Re: [OMPI devel] Binding with --oversubscribe in 2.0.0

2016-08-24 Thread Ben Menadue
Hi Ralph,

Thanks for that... that option's not on the man page for mpirun, but I can see 
it in the --help message (as "overload-allowed", which also works).

Cheers,
Ben


-Original Message-
From: devel [mailto:devel-boun...@lists.open-mpi.org] On Behalf Of 
r...@open-mpi.org
Sent: Thursday, 25 August 2016 2:03 AM
To: OpenMPI Devel <devel@lists.open-mpi.org>
Subject: Re: [OMPI devel] Binding with --oversubscribe in 2.0.0

Actually, I stand corrected! Someone must have previously requested it, because 
support already exists.

What you need to do is simply specify the desired binding. If you don’t specify 
one, then we will disable it by default when oversubscribed. This was done to 
protect performance for those who don’t have such kind scenarios, and don’t 
realize we are otherwise binding by default.

So in your case, you’d want something like:

mpirun --map-by core:oversubscribe --bind-to core:overload

HTH
Ralph

> On Aug 24, 2016, at 7:33 AM, r...@open-mpi.org wrote:
> 
> Well, that’s a new one! I imagine we could modify the logic to allow a 
> combination of oversubscribe and overload flags. Won’t get out until 2.1, 
> though you could pull the patch in advance if it is holding you up.
> 
> 
>> On Aug 23, 2016, at 11:46 PM, Ben Menadue <ben.mena...@nci.org.au> wrote:
>> 
>> Hi,
>> 
>> One of our users has noticed that binding is disabled in 2.0.0 when 
>> --oversubscribe is passed, which is hurting their performance, likely 
>> through migrations between sockets. It looks to be because of 294793c 
>> (PR#1228).
>> 
>> They need to use --oversubscribe as for some reason the developers 
>> decided to run two processes for each MPI task for some reason (a 
>> compute process and an I/O worker process, I think). Since the second 
>> process in the pair is mostly idle, there's (almost) no harm in 
>> launching two processes per core - and it's better than leaving half 
>> the cores idle most of the time.

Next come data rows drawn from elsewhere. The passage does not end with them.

$ cat src/rtl/cct_pkg.sv
package cct_pkg;
  localparam int NREG = 4;

  typedef enum logic [1:0] {
    ACT_HOLD   = 2'b00,
    ACT_LOW    = 2'b01,
    ACT_HIGH   = 2'b10,
    ACT_TOGGLE = 2'b11
  } cmp_act_e;

  typedef enum logic [2:0] {
    A_CTRL   = 3'd0,
    A_MODE   = 3'd1,
    A_STATUS = 3'd2,
    A_COUNT  = 3'd3,
    A_GRA    = 3'd4,
    A_GRB    = 3'd5,
    A_GRC    = 3'd6,
    A_GRD    = 3'd7
  } reg_addr_e;
endpackage

$ cat src/rtl/cct_edge.sv
module cct_edge #(
  parameter int STAGES = 2
) (
  input  logic       clk,
  input  logic       rst,
  input  logic       pin,
  input  logic [1:0] sel,
  output logic       evt
);
  logic [STAGES-1:0] sr;
  logic              prev;
  logic              last;

  assign last = sr[STAGES-1];

  always_ff @(posedge clk) begin
    if (rst) begin
      sr   <= '0;
      prev <= 1'b0;
    end else begin
      sr   <= {sr[STAGES-2:0], pin};
      prev <= last;
    end
  end

  // sel[0]: rising edge, sel[1]: falling edge
  assign evt = (last & ~prev & sel[0]) | (~last & prev & sel[1]);
endmodule
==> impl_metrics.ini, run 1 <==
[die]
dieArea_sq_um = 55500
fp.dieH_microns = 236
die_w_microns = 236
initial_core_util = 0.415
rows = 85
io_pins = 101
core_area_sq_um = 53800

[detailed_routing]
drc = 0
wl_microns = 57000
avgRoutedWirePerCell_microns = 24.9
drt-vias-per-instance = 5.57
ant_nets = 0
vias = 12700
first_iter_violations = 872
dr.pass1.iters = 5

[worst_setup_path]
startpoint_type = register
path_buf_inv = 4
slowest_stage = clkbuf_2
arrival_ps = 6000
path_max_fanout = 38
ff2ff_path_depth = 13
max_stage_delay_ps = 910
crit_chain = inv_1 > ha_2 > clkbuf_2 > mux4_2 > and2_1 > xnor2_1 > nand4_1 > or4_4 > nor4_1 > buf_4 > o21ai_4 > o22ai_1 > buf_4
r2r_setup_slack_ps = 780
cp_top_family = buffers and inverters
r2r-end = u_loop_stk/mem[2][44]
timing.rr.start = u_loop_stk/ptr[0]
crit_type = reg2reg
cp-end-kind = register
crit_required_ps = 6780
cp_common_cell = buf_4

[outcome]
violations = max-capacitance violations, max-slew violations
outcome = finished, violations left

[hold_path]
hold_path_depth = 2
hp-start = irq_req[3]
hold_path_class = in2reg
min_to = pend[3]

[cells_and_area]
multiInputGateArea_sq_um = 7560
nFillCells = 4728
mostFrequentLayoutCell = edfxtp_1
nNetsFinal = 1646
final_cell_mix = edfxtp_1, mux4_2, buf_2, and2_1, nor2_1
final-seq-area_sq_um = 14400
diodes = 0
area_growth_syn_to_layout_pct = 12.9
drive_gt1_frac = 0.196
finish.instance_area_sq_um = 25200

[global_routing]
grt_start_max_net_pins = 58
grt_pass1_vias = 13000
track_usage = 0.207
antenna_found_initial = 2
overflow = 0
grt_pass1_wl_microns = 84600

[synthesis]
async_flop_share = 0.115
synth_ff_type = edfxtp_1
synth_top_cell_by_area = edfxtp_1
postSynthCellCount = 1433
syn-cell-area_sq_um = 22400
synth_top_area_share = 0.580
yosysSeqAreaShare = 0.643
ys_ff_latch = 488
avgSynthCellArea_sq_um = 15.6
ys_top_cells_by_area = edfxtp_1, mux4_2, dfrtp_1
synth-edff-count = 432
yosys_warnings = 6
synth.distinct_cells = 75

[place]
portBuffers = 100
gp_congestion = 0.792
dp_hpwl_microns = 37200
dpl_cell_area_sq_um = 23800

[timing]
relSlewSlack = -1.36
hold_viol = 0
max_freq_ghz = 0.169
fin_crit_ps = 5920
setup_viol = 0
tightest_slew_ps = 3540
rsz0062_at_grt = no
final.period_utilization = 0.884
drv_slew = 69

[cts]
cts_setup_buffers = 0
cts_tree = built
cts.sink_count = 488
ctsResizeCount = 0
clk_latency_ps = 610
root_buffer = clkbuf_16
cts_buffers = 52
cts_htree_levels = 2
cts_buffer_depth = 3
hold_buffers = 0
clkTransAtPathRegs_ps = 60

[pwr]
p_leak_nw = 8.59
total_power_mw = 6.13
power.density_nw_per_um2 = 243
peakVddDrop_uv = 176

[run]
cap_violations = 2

In previous versions they were 
>> binding each pair to a core and letting the hyper-threads argue over 
>> which of the two processes to run, since this gave the best performance.
>> 
>> I tried creating a rankfile and binding each process to its own 
>> hardware thread, but it refuses to launch more processes than the 
>> number of cores (even if all these processes are on the first socket 
>> because of the binding) unless --oversubscribe is passed, and thus 
>> disabling the binding. Is there a way of bypassing the 
>> disable-binding-if-oversubscribing check introduced by that commit? Or can 
>> anyone think of a better way of running this program?
>> 
>> Alternatively, they could leave it with no binding at the mpirun 
>> level and do the binding in a wrapper.
>> 
>> Thanks,
>> Ben
>> 
>> 
>> 
>> ___
>> devel mailing list
>> devel@lists.open-mpi.org
>> https://rfd.newmexicoconsortium.org/mailman/listinfo/devel
> 
> ___
> devel mailing list
> devel@lists.open-mpi.org
> https://rfd.newmexicoconsortium.org/mailman/listinfo/devel

___
devel mailing list
devel@lists.open-mpi.org
https://rfd.newmexicoconsortium.org/mailman/listinfo/devel


___
devel mailing list
devel@lists.open-mpi.org
https://rfd.newmexicoconsortium.org/mailman/listinfo/devel

[OMPI devel] Binding with --oversubscribe in 2.0.0

2016-08-24 Thread Ben Menadue
Hi,

One of our users has noticed that binding is disabled in 2.0.0 when
--oversubscribe is passed, which is hurting their performance, likely
through migrations between sockets. It looks to be because of 294793c
(PR#1228).

They need to use --oversubscribe as for some reason the developers decided
to run two processes for each MPI task for some reason (a compute process
and an I/O worker process, I think). Since the second process in the pair is
mostly idle, there's (almost) no harm in launching two processes per core -
and it's better than leaving half the cores idle most of the time. In
previous versions they were binding each pair to a core and letting the
hyper-threads argue over which of the two processes to run, since this gave
the best performance.

I tried creating a rankfile and binding each process to its own hardware
thread, but it refuses to launch more processes than the number of cores
(even if all these processes are on the first socket because of the binding)
unless --oversubscribe is passed, and thus disabling the binding. Is there a
way of bypassing the disable-binding-if-oversubscribing check introduced by
that commit? Or can anyone think of a better way of running this program?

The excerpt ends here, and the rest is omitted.